It wasn't easy. 'Everyone, apart from Wellington, said 'no'.'
After years of research, money and push-backs the Natural Cemetery inside Makara, on Wellington's west coast, became a reality on June 3, 2008.
The Wellington City Council and Natural Burials partnership marked the first significant change in funeral practice for New Zealand in 150 years.
In as little as a decade, trees marking people's natural burial plots have rooted themselves in North and South Island soils, springing up after the capital's living memorial.
Away from the bustling streets there's a track inside Makara that leads to a farm gate. A gravel track stretches 200 metres beyond to a point by a gully.
The limbs of tall, native trees wave in the breeze as people walk toward them. They are what's left of the people who were laid beneath them.
Now, 168 people nourish the small, dense forest. Their wooden markers dot the tree-lines which will one day perish like the cycle of life.
Everything about the cemetery is as 'natural' as possible.
To the left of the forest a half hectare of pasture has been set aside where the Natural Cemetery will eventually grow to become the biggest site in the southern hemisphere.
Gradually, the whole Wellington Natural Cemetery will become native bush, a park and 'living memorial' that families 'want to visit', Blackham says. 'It's a revolution in funeral practice, a breaking down of rules.'
The concept had spread because people wanted something different, something simpler that related to them.
It may be 'new' in modern terms but a natural burial is really about going back to a true tradition, Blackham says.
The choice has given people freedom. His natural burial spot will be under a mānuka tree.
While there's no longer a need to convince authorities natural burial sites worked, Blackham suspects it will take at least another 150 years for society to fully embrace it as freely as cremation.
No-one had a good enough reason why a natural burial could not be done, that's what spurred Blackham on.
A time when natural burial grounds did not exist seems like an age ago for Wellington City Council cemeteries manager Jeff Paris.
'We were basically writing the rulebook. No-one else in New Zealand had one.'
Now it's just part of the way things can be done at Makara, and it caught on, prompting a movement throughout the country.
New Zealand has five certified natural cemeteries in Wellington, Kāpiti, Carterton, Marlborough and New Plymouth. Others have formed in Thames, Nelson, Motueka, Dunedin, Auckland and Invercargill.
A natural burial is free of chemicals and a person is buried only 50 centimetres to one metre deep, the best depth for a body to decompose. The body is not embalmed, but is kept refrigerated or treated with oils.
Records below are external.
$ cat config.mk
export PLATFORM = sky130hd
export DESIGN_NAME = sos_alert_protocol_controller
export DESIGN_NICKNAME = d
export VERILOG_FILES = /design/src/sapc_pkg.sv /design/src/sos_alert_protocol_controller.sv
export SDC_FILE = /design/constraint.sdc
export NUM_CORES = 1
export LEC_CHECK = 0
export BUFFER_PORTS_ARGS = -buffer_cell sky130_fd_sc_hd__buf_2
export CORE_MARGIN = 3
export CORE_UTILIZATION = 48
export CTS_CLUSTER_DIAMETER = 200
export DETAILED_ROUTE_END_ITERATION = 16
export PLACE_DENSITY = 0.65
export SLEW_MARGIN = 25
export SYNTH_ARGS = -nofsm -noshare
export SYNTH_HDL_FRONTEND = slang
export SYNTH_SLANG_ARGS = --single-unit
$ cat constraint.sdc
create_clock -name clk -period 26.4 [get_ports clk]
set_input_delay 5.28 -clock clk [delete_from_list [all_inputs] [get_ports clk]]
set_output_delay 5.28 -clock clk [all_outputs]
set_load 0.05 [all_outputs]
[src/rtl/nls_ram.sv]
module nls_ram #(
  parameter int unsigned Width = 8,
  parameter int unsigned Depth = 16
) (
  input  logic                     clk_i,
  input  logic                     we_i,
  input  logic [$clog2(Depth)-1:0] waddr_i,
  input  logic [Width-1:0]         wdata_i,
  input  logic [$clog2(Depth)-1:0] raddr_i,
  output logic [Width-1:0]         rdata_o
);
  logic [Width-1:0] mem_q [Depth];

  always_ff @(posedge clk_i) begin
    if (we_i) begin
      mem_q[waddr_i] <= wdata_i;
    end
    rdata_o <= mem_q[raddr_i];
  end
endmodule
===== src/rtl/nls_dist.sv =====
// distance unit: two register stages from entry data to squared distance
module nls_dist (
  input  logic                   clk_i,
  input  nls_pkg::entry_t        entry_i,
  input  logic signed [23:0]     obj_x_i,
  input  logic signed [23:0]     obj_y_i,
  input  logic signed [23:0]     obj_z_i,
  output logic [nls_pkg::DistW-1:0] dist_o
);
  import nls_pkg::*;

  logic [49:0] sx_q, sy_q, sz_q;

  always_ff @(posedge clk_i) begin
    sx_q   <= sq_diff(entry_i.x, obj_x_i);
    sy_q   <= sq_diff(entry_i.y, obj_y_i);
    sz_q   <= sq_diff(entry_i.z, obj_z_i);
    dist_o <= DistW'(sx_q) + DistW'(sy_q) + DistW'(sz_q);
  end
endmodule


===== config.mk =====
export PLATFORM = sky130hd
export DESIGN_NAME = nls_dist
export DESIGN_NICKNAME = d
export VERILOG_FILES = /design/src/rtl/nls_pkg.sv /design/src/rtl/nls_dist.sv
export SDC_FILE = /design/constraint.sdc
export NUM_CORES = 2
export LEC_CHECK = 0
export BUFFER_PORTS_ARGS = -buffer_cell sky130_fd_sc_hd__buf_2
export CORE_ASPECT_RATIO = 0.8
export CORE_MARGIN = 1
export CORE_UTILIZATION = 53
export CTS_CLUSTER_DIAMETER = 50
export DETAILED_ROUTE_END_ITERATION = 12
export MAX_ROUTING_LAYER = met4
export PLACE_DENSITY = 0.75
export SETUP_SLACK_MARGIN = 0.02
export SLEW_MARGIN = 20
export SYNTH_ARGS = -nofsm -noshare
export SYNTH_HDL_FRONTEND = slang
export SYNTH_SLANG_ARGS = --single-unit

===== constraint.sdc =====
create_clock -name clk_i -period 11.2 [get_ports clk_i]
set_clock_uncertainty 0.15 [all_clocks]
set_input_delay 0.56 -clock clk_i [delete_from_list [all_inputs] [get_ports clk_i]]
set_output_delay 0.56 -clock clk_i [all_outputs]
set_load 0.01 [all_outputs]
`src/gnd_ram.sv`:
```
// Generic single-write, single-read RAM with registered read data.
// Stand-alone; no package dependency.
module gnd_ram #(
  parameter int WIDTH = 8,
  parameter int DEPTH = 256
) (
  input  logic                     clk_i,
  input  logic                     we_i,
  input  logic [$clog2(DEPTH)-1:0] waddr_i,
  input  logic [WIDTH-1:0]         wdata_i,
  input  logic [$clog2(DEPTH)-1:0] raddr_i,
  output logic [WIDTH-1:0]         rdata_o
);

  logic [WIDTH-1:0] mem_q [DEPTH];

  always_ff @(posedge clk_i) begin
    if (we_i) begin
      mem_q[waddr_i] <= wdata_i;
    end
    rdata_o <= mem_q[raddr_i];
  end

endmodule

```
A natural casket, cardboard or shroud is used and a tree, instead of a headstone or plaque, is planted above where the body is buried.
In the early 2000s, however, natural burial sites were seen 'as a bit avant-garde'. They took a few years to catch on, Paris says.
People were cautious of what was new, worried about how they would find their loved ones as the landscape changed.
GPS and map co-ordinates relayed a lot of fears, he says.
He has watched momentum build, popularise and generate discussion among the community. The plot numbers subsequently grew.
Since the Wellington Natural Cemetery opened 10 years ago about 12 per cent of people have chosen the simpler option. The number of people opting for cremation has also slightly dropped.